RAG with HYDE and RRF

Building a minimal yet powerful Retrieval-Augmented Generation (RAG) workflow combining Hypothetical Document Embeddings (HyDE), Query Regeneration, and Reciprocal Rank Fusion (RRF). Checkout the notebook or its associated blog post for more info.

Setup

  • Install pixi
  • Clone this repo
  • For Linux: pixi install -e linux
  • For Mac: pixi install -e mac

Prerequisites on Mac

To install with GPU accelerated libraries on Mac with Apple Silicon processors, here's what's needed:

  • gcc and zlib installed (either xcode/developer tools/brew etc.)
    • if gcc, is not found, you might be prompted to install developer tools or something similar.
    • If installed zlib via homebrew, make sure the library is in path. If not, run ZLIB_ROOT=$(brew --prefix zlib) pixi install -e mac

(I had limited access to a mac mini M1 and successfully tested it (via notebook) after the above steps.)

Run

The code for each of the tasks can be run in two ways: (a) CLI (b) gradio.

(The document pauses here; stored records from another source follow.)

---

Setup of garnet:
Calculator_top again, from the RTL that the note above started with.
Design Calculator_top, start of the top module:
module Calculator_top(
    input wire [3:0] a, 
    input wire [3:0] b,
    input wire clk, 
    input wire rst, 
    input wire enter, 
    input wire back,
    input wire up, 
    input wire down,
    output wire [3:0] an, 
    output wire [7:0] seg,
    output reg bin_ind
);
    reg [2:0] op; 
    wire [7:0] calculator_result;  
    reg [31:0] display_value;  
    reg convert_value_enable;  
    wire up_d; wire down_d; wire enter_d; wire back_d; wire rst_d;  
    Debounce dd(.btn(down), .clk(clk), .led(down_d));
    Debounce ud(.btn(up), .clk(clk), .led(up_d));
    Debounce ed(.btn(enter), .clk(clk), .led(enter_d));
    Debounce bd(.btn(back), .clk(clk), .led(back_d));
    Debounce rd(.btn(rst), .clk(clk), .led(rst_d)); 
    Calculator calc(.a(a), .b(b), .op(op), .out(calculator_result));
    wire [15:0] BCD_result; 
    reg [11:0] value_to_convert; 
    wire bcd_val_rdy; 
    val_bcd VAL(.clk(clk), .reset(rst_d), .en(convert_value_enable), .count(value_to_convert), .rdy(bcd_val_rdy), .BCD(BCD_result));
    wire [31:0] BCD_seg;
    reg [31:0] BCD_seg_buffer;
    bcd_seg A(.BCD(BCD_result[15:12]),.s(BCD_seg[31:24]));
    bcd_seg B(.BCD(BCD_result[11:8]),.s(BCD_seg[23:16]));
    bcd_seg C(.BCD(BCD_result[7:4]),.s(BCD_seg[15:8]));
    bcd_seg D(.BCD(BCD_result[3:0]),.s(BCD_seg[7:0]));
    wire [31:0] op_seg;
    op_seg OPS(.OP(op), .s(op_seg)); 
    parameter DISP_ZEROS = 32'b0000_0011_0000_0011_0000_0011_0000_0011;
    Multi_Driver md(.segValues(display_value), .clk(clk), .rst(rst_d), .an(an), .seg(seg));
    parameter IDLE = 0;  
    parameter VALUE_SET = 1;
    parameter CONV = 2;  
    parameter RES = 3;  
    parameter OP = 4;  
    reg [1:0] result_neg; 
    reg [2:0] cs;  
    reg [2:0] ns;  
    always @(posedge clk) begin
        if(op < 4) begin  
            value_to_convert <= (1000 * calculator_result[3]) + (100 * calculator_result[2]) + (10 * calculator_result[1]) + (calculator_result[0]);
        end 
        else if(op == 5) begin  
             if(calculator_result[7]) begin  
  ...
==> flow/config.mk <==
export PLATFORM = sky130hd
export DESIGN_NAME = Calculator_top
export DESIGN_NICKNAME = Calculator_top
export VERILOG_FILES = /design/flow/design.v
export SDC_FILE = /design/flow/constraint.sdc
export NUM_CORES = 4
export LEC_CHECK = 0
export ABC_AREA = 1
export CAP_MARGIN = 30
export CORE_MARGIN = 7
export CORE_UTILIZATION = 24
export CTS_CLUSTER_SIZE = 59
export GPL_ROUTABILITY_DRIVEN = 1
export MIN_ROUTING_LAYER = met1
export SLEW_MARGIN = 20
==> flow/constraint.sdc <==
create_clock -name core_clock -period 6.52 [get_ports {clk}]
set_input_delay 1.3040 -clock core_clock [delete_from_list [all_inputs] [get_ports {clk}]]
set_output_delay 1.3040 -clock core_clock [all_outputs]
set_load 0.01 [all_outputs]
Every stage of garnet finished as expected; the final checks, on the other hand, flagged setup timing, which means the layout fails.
==> run G: inputs <==
==> flow/design.v <==
`timescale 1 ns / 1 ps
module ame_sobel_filter #(
    parameter LINE_DATA_BITS = 7,
    parameter COMP_DATA_BITS = 8
) (
    input logic clk_i,
    input logic rst_n_i,
    input  logic comp_init_i,
    output logic comp_done_o,
    input logic [5:0] [LINE_DATA_BITS-1:0] line_data_i,
    output logic [3:0] [3:0] [COMP_DATA_BITS-1:0] comp_data_o
);
typedef enum logic [2:0] {
    IDLE   = 3'b000,
    COMP_1 = 3'b001,
    COMP_2 = 3'b010,
    COMP_3 = 3'b011,
    COMP_4 = 3'b100,
    COMP_5 = 3'b101,
    COMP_6 = 3'b110
} state_t;
state_t ctl_sta;
logic [5:0] [1:0] [COMP_DATA_BITS-1:0] line_data;
logic [3:0] [3:0] [COMP_DATA_BITS-1:0] comp_data;
typedef enum logic {
    DATA_1 = 1'b0,
    DATA_2 = 1'b1
} comp_data_t;
generate
    for (genvar i = 0; i < 6; i++) begin: comp_block
        assign line_data[i][DATA_1] = line_data_i[i];
        assign line_data[i][DATA_2] = line_data_i[i] << 1;
    end
endgenerate
logic comp_done;
assign comp_done_o = comp_done;
assign comp_data_o = comp_data;
always_ff @(posedge clk_i or negedge rst_n_i)
begin
    if (!rst_n_i) begin
        ctl_sta <= IDLE;
        comp_done <= 'b0;
        comp_data <= 'b0;
    end else begin
        case (ctl_sta)
            IDLE:
                ctl_sta <= comp_init_i ? COMP_1 : ctl_sta;
            COMP_1:
                ctl_sta <= COMP_2;
            COMP_2:
                ctl_sta <= COMP_3;
            COMP_3:
                ctl_sta <= COMP_4;
            COMP_4:
                ctl_sta <= COMP_5;
            COMP_5:
                ctl_sta <= COMP_6;
            COMP_6:
                ctl_sta <= comp_init_i ? COMP_1 : IDLE;
            default:
                ctl_sta <= IDLE;
        endcase
        comp_done <= (ctl_sta == COMP_6);
        case (ctl_sta)
            IDLE:
                comp_data <= 'b0;
            COMP_1: begin
                comp_data[0][0] <= - line_data[0][DATA_1] - line_data[1][DATA_2] - line_data[2][DATA_1];
                comp_data[1][0] <= - line_data[1][DATA_1] - line_data[2][DATA_2] - line_data[3][DATA_1];
                comp_data[2][0] <= - line_data[2][DATA_1] - line_data[3][DATA_2] - line_data[4][DATA_1];
                comp_data[3][0] <= - line_data[3][DATA_1] - line_data[4][DATA_2] - line_data[5][DATA_1];
            end
            COMP_2: begin
                comp_data[0][1] <= - line_data[0][DATA_1] - line_data[1][DATA_2] - line_data[2][DATA_1];
                comp_data[1][1] <= - line_data[1][DATA_1] - line_data[2][DATA_2] - line_data[3][DATA_1];
                comp_data[2][1] <= - line_data[2][DATA_1] - line_data[3][DATA_2] - line_data[4][DATA_1];
                comp_data[3][1] <= - line_data[3][DATA_1] - line_data[4][DATA_2] - line_data[5][DATA_1];
            end
            COMP_3: begin
                comp_data[0][0] <= comp_data[0][0] + line_data[0][DATA_1] + line_data[1][DATA_2] + line_data[2][DATA_1];
                comp_data[1][0] <= comp_data[1][0] + line_data[1][DATA_1] + line_data[2][DATA_2] + line_data[3][DATA_1];
                comp_data[2][0] <= comp_data[2][0] + line_data[2][DATA_1] + line_data[3][DATA_2] + line_data[4][DATA_1];
                comp_data[3][0] <= comp_data[3][0] + line_data[3][DATA_1] + line_data[4][DATA_2] + line_data[5][DATA_1];
                comp_data[0][2] <= - line_data[0][DATA_1] - line_data[1][DATA_2] - line_data[2][DATA_1];
                comp_data[1][2] <= - line_data[1][DATA_1] - line_data[2][DATA_2] - line_data[3][DATA_1];
                comp_data[2][2] <= - line_data[2][DATA_1] - line_data[3][DATA_2] - line_data[4][DATA_1];
                comp_data[3][2] <= - line_data[3][DATA_1] - line_data[4][DATA_2] - line_data[5][DATA_1];
            end
            COMP_4: begin
                comp_data[0][1] <= comp_data[0][1] + line_data[0][DATA_1] + line_data[1][DATA_2] + line_data[2][DATA_1];
                comp_data[1][1] <= comp_data[1][1] + line_data[1][DATA_1] + line_data[2][DATA_2] + line_data[3][DATA_1];
                comp_data[2][1] <= comp_data[2][1] + line_data[2][DATA_1] + line_data[3][DATA_2] + line_data[4][DATA_1];
                comp_data[3][1] <= comp_data[3][1] + line_data[3][DATA_1] + line_data[4][DATA_2] + line_data[5][DATA_1];
                comp_data[0][3] <= - line_data[0][DATA_1] - line_data[1][DATA_2] - line_data[2][DATA_1];
                comp_data[1][3] <= - line_data[1][DATA_1] - line_data[2][DATA_2] - line_data[3][DATA_1];
                comp_data[2][3] <= - line_data[2][DATA_1] - line_data[3][DATA_2] - line_data[4][DATA_1];
                comp_data[3][3] <= - line_data[3][DATA_1] - line_data[4][DATA_2] - line_data[5][DATA_1];
            end
            COMP_5: begin
                comp_data[0][2] <= comp_data[0][2] + line_data[0][DATA_1] + line_data[1][DATA_2] + line_data[2][DATA_1];
                comp_data[1][2] <= comp_data[1][2] + line_data[1][DATA_1] + line_data[2][DATA_2] + line_data[3][DATA_1];
                comp_data[2][2] <= comp_data[2][2] + line_data[2][DATA_1] + line_data[3][DATA_2] + line_data[4][DATA_1];
                comp_data[3][2] <= comp_data[3][2] + line_data[3][DATA_1] + line_data[4][DATA_2] + line_data[5][DATA_1];
            end
            COMP_6: begin
                comp_data[0][3] <= comp_data[0][3] + line_data[0][DATA_1] + line_data[1][DATA_2] + line_data[2][DATA_1];
                comp_data[1][3] <= comp_data[1][3] + line_data[1][DATA_1] + line_data[2][DATA_2] + line_data[3][DATA_1];
                comp_data[2][3] <= comp_data[2][3] + line_data[2][DATA_1] + line_data[3][DATA_2] + line_data[4][DATA_1];
                comp_data[3][3] <= comp_data[3][3] + line_data[3][DATA_1] + line_data[4][DATA_2] + line_data[5][DATA_1];
            end
            default:
                comp_data <= 'b0;
        endcase
    end
end
endmodule
==> build 63 <==
==> flow/design.v <==
module alu (
    input  [18:0] a,
    input  [18:0] b,
    input  [4:0]  opcode,
    output reg [37:0] outau
);
always @(*) begin
    case (opcode)
        5'b00000: outau = {19'b0, a + b};         
        5'b00001: outau = {19'b0, a - b};         
        5'b00010: outau = a * b;                  
        5'b00011: outau = (b != 0) ? {19'b0, a / b} : 38'b0;  
        5'b00100: outau = {19'b0, a + 19'd1};     
        5'b00101: outau = {19'b0, a - 19'd1};     
        5'b00110: outau = {19'b0, a & b};         
        5'b00111: outau = {19'b0, a | b};         
        5'b01000: outau = {19'b0, a ^ b};         
        5'b01001: outau = {19'b0, ~a};            
        default : outau = 38'b0;                  
    endcase
end
endmodule
== run A ==
Design topmodule, start of the top module:
module topmodule( input clk,
input rst,
output [3:0] anode,
output [7:0] cathode,
input B1, B2, B3, B4,
input [4:0] operation);
Settings: LEC_CHECK=0, ABC_AREA=1, CAP_MARGIN=20, CELL_PAD_IN_SITES_DETAIL_PLACEMENT=0, CELL_PAD_IN_SITES_GLOBAL_PLACEMENT=3, CORE_ASPECT_RATIO=0.67, CORE_MARGIN=2, CORE_UTILIZATION=72, CTS_CLUSTER_DIAMETER=215, MAX_ROUTING_LAYER=met4, MIN_ROUTING_LAYER=met1, PLACE_DENSITY_LB_ADDON=0.01, SETUP_SLACK_MARGIN=5.0, SLEW_MARGIN=30; clock period 32.7 ns.
run.sh (not shown) runs the stock make flow with config.mk's settings and CLKGATE_MAP_FILE=.
Run A: aborted in global placement without I/O (3_1_place_gp_skip_io) (tool error)
The inputs of run B differ from those of run A as listed below.
- a deleted MIN_ROUTING_LAYER that had been met1
- a deleted CELL_PAD_IN_SITES_DETAIL_PLACEMENT that had been 0
- a deleted PLACE_DENSITY_LB_ADDON that had been 0.01
- a deleted CTS_CLUSTER_DIAMETER that had been 215
- a change of CORE_UTILIZATION from 72 to 70
- a deleted MAX_ROUTING_LAYER that had been met4
- a deleted CELL_PAD_IN_SITES_GLOBAL_PLACEMENT that had been 3
- a deleted SETUP_SLACK_MARGIN that had been 5.0
- a change of SLEW_MARGIN from 30 to 20
- a deleted CORE_ASPECT_RATIO that had been 0.67
- a change of the clock period (ns, I/O delays scaled along) from 32.7 to 40.4
==> results <==
Run B reached the final stage; the timing, design-rule and antenna checks on its layout passed. Re yosys stat chip area: no difference whatsoever between run A and run B. Total number of placement rows: run B vs run A up 12. On placeable core area: run B sits above run A. On vertical extent of the die: run B sits above run A. The die area of run B is higher than that of run A.
[inputs] run C vs run B
- an added PLACE_DENSITY of 0.65
- an added SETUP_SLACK_MARGIN of 5.0
- a change of the clock period (ns, I/O delays scaled along) from 40.4 to 20.0
## What came out
Tool error GRT-0232 stopped run C during global routing (5_1_grt); no final results.
Reported for run C and run B, clock net sink count turned out identical to the last digit.
Comparing run C against run B, there is no change at all in number of library cell types mapped by synthesis.
When the final numbers for run C and run B were put side by side, the post-DP HPWL turned out to be smaller in run B.
Changes observed in run C relative to run B: area after synthesis flat; worst setup timing slack at the placement stage moved down; number of gates resized after CTS shows an increase of 58; placed cell area grew by 9.0%; number of placed cells counting well taps +228.
Number of storage elements in the synthesis netlist: run B vs run C identical
Die extent in x came out exactly the same in run C and run B.
Buffer count from post-CTS setup fixing (lower): run B
[inputs] run D vs run C
- removing PLACE_DENSITY (formerly 0.65)
- removing ABC_AREA (formerly 1)
- removing SETUP_SLACK_MARGIN (formerly 5.0)
- changing CORE_UTILIZATION from 70 to 48
- changing the clock period (ns, I/O delays scaled along) from 20.0 to 30.0
### Flow results
Across run C and run D, a clean result was obtained everywhere but in run C. In the summary table, run C is marked failed, with error GRT-0232 raised in global routing (5_1_grt). From run C to run D, async set-reset flop share out of synthesis did not move at all. Summary: with run C as the reference, synthesized cell count in run D moved down by more than 10%. Re number of clock sinks: no difference whatsoever between run D and run C. Going from run C to run D, chip area line of the yosys report grew by 1.1%, placeable core region grew by about 47%, area after detailed placement shrank by about 7%, post-synthesis share of cell area spent on and-or and or-and gates grew by 11 points. Min post-CTS resize count across run D and run C: run D. Summary: synthesized area, run D worse than run C.


The RTL this note starts from:
==> flow/design.v <==
`timescale 1ns / 1ps
module clockDivider(input clk, rst, output reg clk_out, output tick);
reg [31:0] count; 
parameter n = 20;
always @ (posedge(clk), posedge(rst)) begin 
if (rst == 1'b1)
count <= 32'b0;
else if (count == n-1)
count <= 32'b0;
else
count <= count + 1;
end
always @ (posedge(clk), posedge(rst)) begin
if (rst == 1'b1)
clk_out <= 1'b0;
else if (count == n-1)
  clk_out <= ~clk_out;
else
 clk_out <= clk_out;
end
assign tick = (count == n-1) & ~clk_out;
endmodule
`timescale 1ns / 1ps
module refreshCounter(
input clk,
input rst,
input en,
output reg[1:0] refreshcounter
    );
    always@(posedge clk, posedge rst)
    if (rst)
    refreshcounter <= 2'd0;
    else if (en)
    refreshcounter <= refreshcounter +1; 
endmodule
`timescale 1ns / 1ps
module anodeControl(
input [1:0] refreshcounter,
output reg [3:0] anode
    );
    always @(refreshcounter)
    begin 
    case(refreshcounter)
    2'b00:
      anode= 4'b1110;
    2'b01:
      anode= 4'b1101;
    2'b10:
      anode= 4'b1011;
    2'b11:
      anode= 4'b0111;
      endcase
      end
endmodule
`timescale 1ns / 1ps
module increment(
input clk,
input rst,
input en,
input button,
output reg [3:0]in 
    );
        reg push_f;
       reg push_sync;
       reg push_sync_f;
       wire push_edge;
       always@(posedge clk, posedge rst) begin
       if (rst) begin
           push_f <= 1'b0;
           push_sync <= 1'b0;
       end else if (en) begin
           push_f <= button;
           push_sync <= push_f;    
       end
       end
       always @(posedge clk, posedge rst) begin
       if (rst) begin
           push_sync_f <= 1'b0;
       end else if (en) begin
           push_sync_f <= push_sync;
           end
       end
       assign push_edge = push_sync & ~push_sync_f;
       always @(posedge clk, posedge rst)
       begin
       if(rst)begin
       in<=0;
       end
       else if (en && push_edge)
       begin
          if (in!=9)
          in<=in+1;
          else
          in<=0;
          end
      end
endmodule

MODEL_COMBOS in config.py provides multiple variants of embedding & generative LLM model combinations keeping in mind the host system's limitations & capabilities. Pass it via CLI or set them in gradio UI, if you wish to change from the default.

For gradio:

PYTHONPATH='.' pixi run -e [linux|mac] gradio app.py

To run from CLI or for help or to tweak parameters:

PYTHONPATH='.' pixi run -e [linux|mac] python src/main.py [--help]

Debug

logs will be stored in logs.log realtime for debugging & monitoring.


Tips/Observations:

  • Extracting text as a markdown greatly preserved the structure and continuity of the text. This resulted in better logical chunking which in turn led to better embeddings and as a consequence, better search results.

  • Reading the document via docling extracted more and correct text compared to pymupdf4llm but at a bit of an expense of speed. It is enabled by default for prioritising accuracy.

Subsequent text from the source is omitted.